The problem ::
Copy out all the lines of the data that hold the word "assign".

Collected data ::
Content starts
$ cat src/rtl/stm_sample_bridge_pkg.sv
// Shared widths, sample types and sizing helpers for the STM32 -> Audio_Controller bridge.
package audio_bridge_pkg;

  localparam int unsigned IN_AUDIO_WIDTH  = 16;
  localparam int unsigned OUT_AUDIO_WIDTH = 32;

  localparam int unsigned DEFAULT_FIFO_DEPTH   = 16;
  localparam int unsigned DEFAULT_READY_MARGIN = 4;

  typedef logic signed [IN_AUDIO_WIDTH-1:0]  sample_in_t;
  typedef logic signed [OUT_AUDIO_WIDTH-1:0] sample_out_t;

  // Occupancy counter width: must represent 0..depth inclusive.
  function automatic int unsigned level_width(input int unsigned depth);
    return $clog2(depth) + 1;
  endfunction

endpackage

$ cat src/rtl/stm_sample_bridge_if.sv
// STM32 parallel sample bus plus controller write port, grouped for the sample bridge.
interface stm_sample_bridge_if
  import audio_bridge_pkg::*;
#(
  parameter int unsigned IN_WIDTH   = IN_AUDIO_WIDTH,
  parameter int unsigned OUT_WIDTH  = OUT_AUDIO_WIDTH,
  parameter int unsigned FIFO_DEPTH = DEFAULT_FIFO_DEPTH
);

  logic [IN_WIDTH-1:0]                 stm_data;
  logic                                stm_wr;
  logic                                stm_ready;
  logic                                mute;
  logic                                audio_out_allowed;
  logic                                write_audio_out;
  logic [OUT_WIDTH-1:0]                left_channel_audio_out;
  logic [OUT_WIDTH-1:0]                right_channel_audio_out;
  logic                                overflow;
  logic [level_width(FIFO_DEPTH)-1:0]  fill_level;

  // Environment side: STM32 firmware and controller status.
  modport master (
    output stm_data, stm_wr, mute, audio_out_allowed,
    input  stm_ready, write_audio_out, left_channel_audio_out,
           right_channel_audio_out, overflow, fill_level
  );

  // Bridge side.
  modport slave (
    input  stm_data, stm_wr, mute, audio_out_allowed,
    output stm_ready, write_audio_out, left_channel_audio_out,
           right_channel_audio_out, overflow, fill_level
  );

endinterface
==> config.mk <==
export PLATFORM = sky130hd
export DESIGN_NAME = pulse_meas
export DESIGN_NICKNAME = d
export VERILOG_FILES = /design/src/rtl/pulse_meas_pkg.sv /design/src/rtl/pulse_meas_outreg.sv /design/src/rtl/pulse_meas.sv
export SDC_FILE = /design/constraint.sdc
export NUM_CORES = 1
export LEC_CHECK = 0
export BUFFER_PORTS_ARGS = -buffer_cell sky130_fd_sc_hd__buf_4
export CAP_MARGIN = 20
export CORE_ASPECT_RATIO = 1.25
export CORE_MARGIN = 8
export CORE_UTILIZATION = 61
export DETAILED_ROUTE_END_ITERATION = 7
export GPL_TIMING_DRIVEN = 0
export PLACE_DENSITY = 0.84
export SYNTH_ARGS = -nofsm -noshare
export SYNTH_HDL_FRONTEND = slang
export SYNTH_SLANG_ARGS = --single-unit
==> constraint.sdc <==
create_clock -name io_clk -period 5.03 [get_ports io_clk]
set_input_delay 1.2575 -clock io_clk [delete_from_list [all_inputs] [get_ports io_clk]]
set_output_delay 1.2575 -clock io_clk [all_outputs]
set_load 0.1 [all_outputs]
===== config.mk =====
export PLATFORM = sky130hd
export DESIGN_NAME = number_grid_controller
export DESIGN_NICKNAME = d
export VERILOG_FILES = /design/src/rtl/number_grid_controller.sv
export SDC_FILE = /design/constraint.sdc
export NUM_CORES = 1
export LEC_CHECK = 0
export CAP_MARGIN = 5
export CORE_UTILIZATION = 45
export CTS_CLUSTER_DIAMETER = 200
export CTS_CLUSTER_SIZE = 28
export DETAILED_ROUTE_END_ITERATION = 6
export GPL_TIMING_DRIVEN = 0
export PLACE_DENSITY = 0.68
export SLEW_MARGIN = 20
export SYNTH_ARGS = -nofsm -noshare
export SYNTH_HDL_FRONTEND = slang
export SYNTH_SLANG_ARGS = --single-unit

===== constraint.sdc =====
create_clock -name clk -period 7.05 [get_ports clk]
set_input_delay 1.41 -clock clk [delete_from_list [all_inputs] [get_ports clk]]
set_output_delay 1.41 -clock clk [all_outputs]
set_load 0.05 [all_outputs]

===== src/rtl/number_grid_controller.sv =====
// Grid of ROWS x COLS random-digit tiles: LFSR-seeded load sequence, per-pixel tile
// rendering with one cycle of latency, and hit/blink/clear bookkeeping per tile.
module number_grid_controller #(
    parameter int          ROWS         = 3,
    parameter int          COLS         = 4,
    parameter int          X0           = 150,
    parameter int          Y0           = 150,
    parameter int          DX           = 50,
    parameter int          DY           = 50,
    parameter int          TILE_W       = 16,
    parameter int          TILE_H       = 32,
    parameter int          BLINK_FRAMES = 30,
    parameter logic [15:0] LFSR_SEED    = 16'hACE1
) (
    input  logic        clk,
    input  logic        reset,
    input  logic [10:0] pixelX,
    input  logic [10:0] pixelY,
    input  logic        startOfFrame,
    input  logic        newRound,
    input  logic        singleHit,
    output logic        drawingRequest,
    output logic [3:0]  digitValue,
    output logic [4:0]  offsetX,
    output logic [5:0]  offsetY,
    output logic        hitValid,
    output logic [3:0]  hitIndex,
    output logic [3:0]  hitValue,
    output logic        allCleared,
    output logic        loading
);

    localparam int N  = ROWS * COLS;
    localparam int CW = (BLINK_FRAMES < 2) ? 1 : $clog2(BLINK_FRAMES + 1);

    typedef enum logic [1:0] {S_IDLE, S_LOAD, S_PLAY} state_t;
    typedef enum logic [1:0] {T_EMPTY, T_SHOWN, T_BLINK, T_CLEARED} tile_t;

    function automatic logic [10:0] tile_left(input int k);
        return 11'(X0 + (k % COLS) * DX);
    endfunction

    function automatic logic [10:0] tile_top(input int k);
        return 11'(Y0 + (k / COLS) * DY);
    endfunction

    state_t          state_q, state_d;
    logic [3:0]      load_idx_q, load_idx_d;
    logic [15:0]     lfsr_q, lfsr_d;
    logic [7:0]      frame_cnt_q, frame_cnt_d;
    tile_t           tile_st_q [N];
    tile_t           tile_st_d [N];
    logic [3:0]      tile_val_q [N];
    logic [3:0]      tile_val_d [N];
    logic [CW-1:0]   blink_cnt_q [N];
    logic [CW-1:0]   blink_cnt_d [N];

    logic            draw_q, draw_d;
    logic [3:0]      draw_idx_q, draw_idx_d;
    logic [3:0]      digit_q, digit_d;
    logic [4:0]      off_x_q, off_x_d;
    logic [5:0]      off_y_q, off_y_d;
    logic            hit_valid_q, hit_valid_d;
    logic [3:0]      hit_index_q, hit_index_d;
    logic [3:0]      hit_value_q, hit_value_d;

    logic            hit;
    logic            all_clr;
    logic [3:0]      lfsr_digit;

    assign lfsr_digit = (lfsr_q[3:0] >= 4'd10) ? (lfsr_q[3:0] - 4'd10) : lfsr_q[3:0];

    always_comb begin
        state_d     = state_q;
        load_idx_d  = load_idx_q;
        lfsr_d      = {lfsr_q[14:0], lfsr_q[15] ^ lfsr_q[13] ^ lfsr_q[12] ^ lfsr_q[10]};
        frame_cnt_d = startOfFrame ? (frame_cnt_q + 8'd1) : frame_cnt_q;
        tile_st_d   = tile_st_q;
        tile_val_d  = tile_val_q;
        blink_cnt_d = blink_cnt_q;
        hit_valid_d = 1'b0;
        hit_index_d = 4'd0;
        hit_value_d = 4'd0;
        hit         = 1'b0;

        for (int k = 0; k < N; k++) begin
            if (tile_st_q[k] == T_BLINK && startOfFrame) begin
                if (blink_cnt_q[k] <= CW'(1)) begin
                    tile_st_d[k]   = T_CLEARED;
                    blink_cnt_d[k] = '0;
                end else begin
                    blink_cnt_d[k] = blink_cnt_q[k] - CW'(1);
                end
            end
        end

        case (state_q)
            S_IDLE: ;
            S_LOAD: begin
                tile_st_d[load_idx_q]   = T_SHOWN;
                tile_val_d[load_idx_q]  = lfsr_digit;
                blink_cnt_d[load_idx_q] = '0;
                if (load_idx_q == 4'(N - 1)) begin
                    state_d    = S_PLAY;
                    load_idx_d = 4'd0;
                end else begin
                    load_idx_d = load_idx_q + 4'd1;
                end
            end
            S_PLAY: hit = singleHit && draw_q && (tile_st_q[draw_idx_q] == T_SHOWN);
            default: state_d = S_IDLE;
        endcase

        // A hit reloads the counter after any same-frame decrement, so it never loses a frame.
        if (hit && !newRound) begin
            tile_st_d[draw_idx_q]   = T_BLINK;
            blink_cnt_d[draw_idx_q] = CW'(BLINK_FRAMES);
            hit_valid_d             = 1'b1;
            hit_index_d             = draw_idx_q;
            hit_value_d             = tile_val_q[draw_idx_q];
        end

        if (newRound) begin
            state_d    = S_LOAD;
            load_idx_d = 4'd0;
            for (int k = 0; k < N; k++) begin
                tile_st_d[k]   = T_EMPTY;
                tile_val_d[k]  = 4'd0;
                blink_cnt_d[k] = '0;
            end
        end
    end

    // Scan from the highest index down so the lowest overlapping tile wins.
    always_comb begin
        draw_d     = 1'b0;
        draw_idx_d = 4'd0;
        digit_d    = 4'd0;
        off_x_d    = 5'd0;
        off_y_d    = 6'd0;
        for (int k = N - 1; k >= 0; k--) begin
            if (pixelX >= tile_left(k) && pixelX < tile_left(k) + 11'(TILE_W) &&
                pixelY >= tile_top(k)  && pixelY < tile_top(k) + 11'(TILE_H) &&
                (tile_st_q[k] == T_SHOWN || (tile_st_q[k] == T_BLINK && !frame_cnt_q[2]))) begin
                draw_d     = 1'b1;
                draw_idx_d = 4'(k);
                digit_d    = tile_val_q[k];
                off_x_d    = 5'(pixelX - tile_left(k));
                off_y_d    = 6'(pixelY - tile_top(k));
            end
        end
    end

    always_comb begin
        all_clr = 1'b1;
        for (int k = 0; k < N; k++) begin
            if (tile_st_q[k] != T_CLEARED) all_clr = 1'b0;
        end
    end

    always_ff @(posedge clk or posedge reset) begin
        if (reset) begin
            state_q     <= S_IDLE;
            load_idx_q  <= 4'd0;
            lfsr_q      <= LFSR_SEED;
            frame_cnt_q <= 8'd0;
            for (int k = 0; k < N; k++) begin
                tile_st_q[k]   <= T_EMPTY;
                tile_val_q[k]  <= 4'd0;
                blink_cnt_q[k] <= '0;
            end
            draw_q      <= 1'b0;
            draw_idx_q  <= 4'd0;
            digit_q     <= 4'd0;
            off_x_q     <= 5'd0;
            off_y_q     <= 6'd0;
            hit_valid_q <= 1'b0;
            hit_index_q <= 4'd0;
            hit_value_q <= 4'd0;
        end else begin
            state_q     <= state_d;
            load_idx_q  <= load_idx_d;
            lfsr_q      <= lfsr_d;
            frame_cnt_q <= frame_cnt_d;
            tile_st_q   <= tile_st_d;
            tile_val_q  <= tile_val_d;
            blink_cnt_q <= blink_cnt_d;
            draw_q      <= draw_d;
            draw_idx_q  <= draw_idx_d;
            digit_q     <= digit_d;
            off_x_q     <= off_x_d;
            off_y_q     <= off_y_d;
            hit_valid_q <= hit_valid_d;
            hit_index_q <= hit_index_d;
            hit_value_q <= hit_value_d;
        end
    end

    assign drawingRequest = draw_q;
    assign digitValue     = digit_q;
    assign offsetX        = off_x_q;
    assign offsetY        = off_y_q;
    assign hitValid       = hit_valid_q;
    assign hitIndex       = hit_index_q;
    assign hitValue       = hit_value_q;
    assign allCleared     = (state_q == S_PLAY) && all_clr;
    assign loading        = (state_q == S_LOAD);

endmodule
## config.mk

```make
export PLATFORM = sky130hd
export DESIGN_NAME = bin_to_bcd_seq
export DESIGN_NICKNAME = d
export VERILOG_FILES = /design/src/rtl/bin_to_bcd_seq_pkg.sv /design/src/rtl/bin_to_bcd_seq_add3.sv /design/src/rtl/bin_to_bcd_seq.sv
export SDC_FILE = /design/constraint.sdc
export NUM_CORES = 1
export LEC_CHECK = 0
export CORE_ASPECT_RATIO = 0.8
export CORE_UTILIZATION = 50
export DETAILED_ROUTE_END_ITERATION = 6
export HOLD_SLACK_MARGIN = 0.05
export PLACE_DENSITY = 0.71
export SLEW_MARGIN = 20
export SYNTH_ARGS = -nofsm -noshare
export SYNTH_HDL_FRONTEND = slang
export SYNTH_SLANG_ARGS = --single-unit
```

## constraint.sdc

```tcl
create_clock -name clk -period 3.8 [get_ports clk]
set_input_delay 0.76 -clock clk [delete_from_list [all_inputs] [get_ports clk]]
set_output_delay 0.76 -clock clk [all_outputs]
set_load 0.05 [all_outputs]
```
Content ends
Response for this exercise ::
    assign lfsr_digit = (lfsr_q[3:0] >= 4'd10) ? (lfsr_q[3:0] - 4'd10) : lfsr_q[3:0];
    assign drawingRequest = draw_q;
    assign digitValue     = digit_q;
    assign offsetX        = off_x_q;
    assign offsetY        = off_y_q;
    assign hitValid       = hit_valid_q;
    assign hitIndex       = hit_index_q;
    assign hitValue       = hit_value_q;
    assign allCleared     = (state_q == S_PLAY) && all_clr;
    assign loading        = (state_q == S_LOAD);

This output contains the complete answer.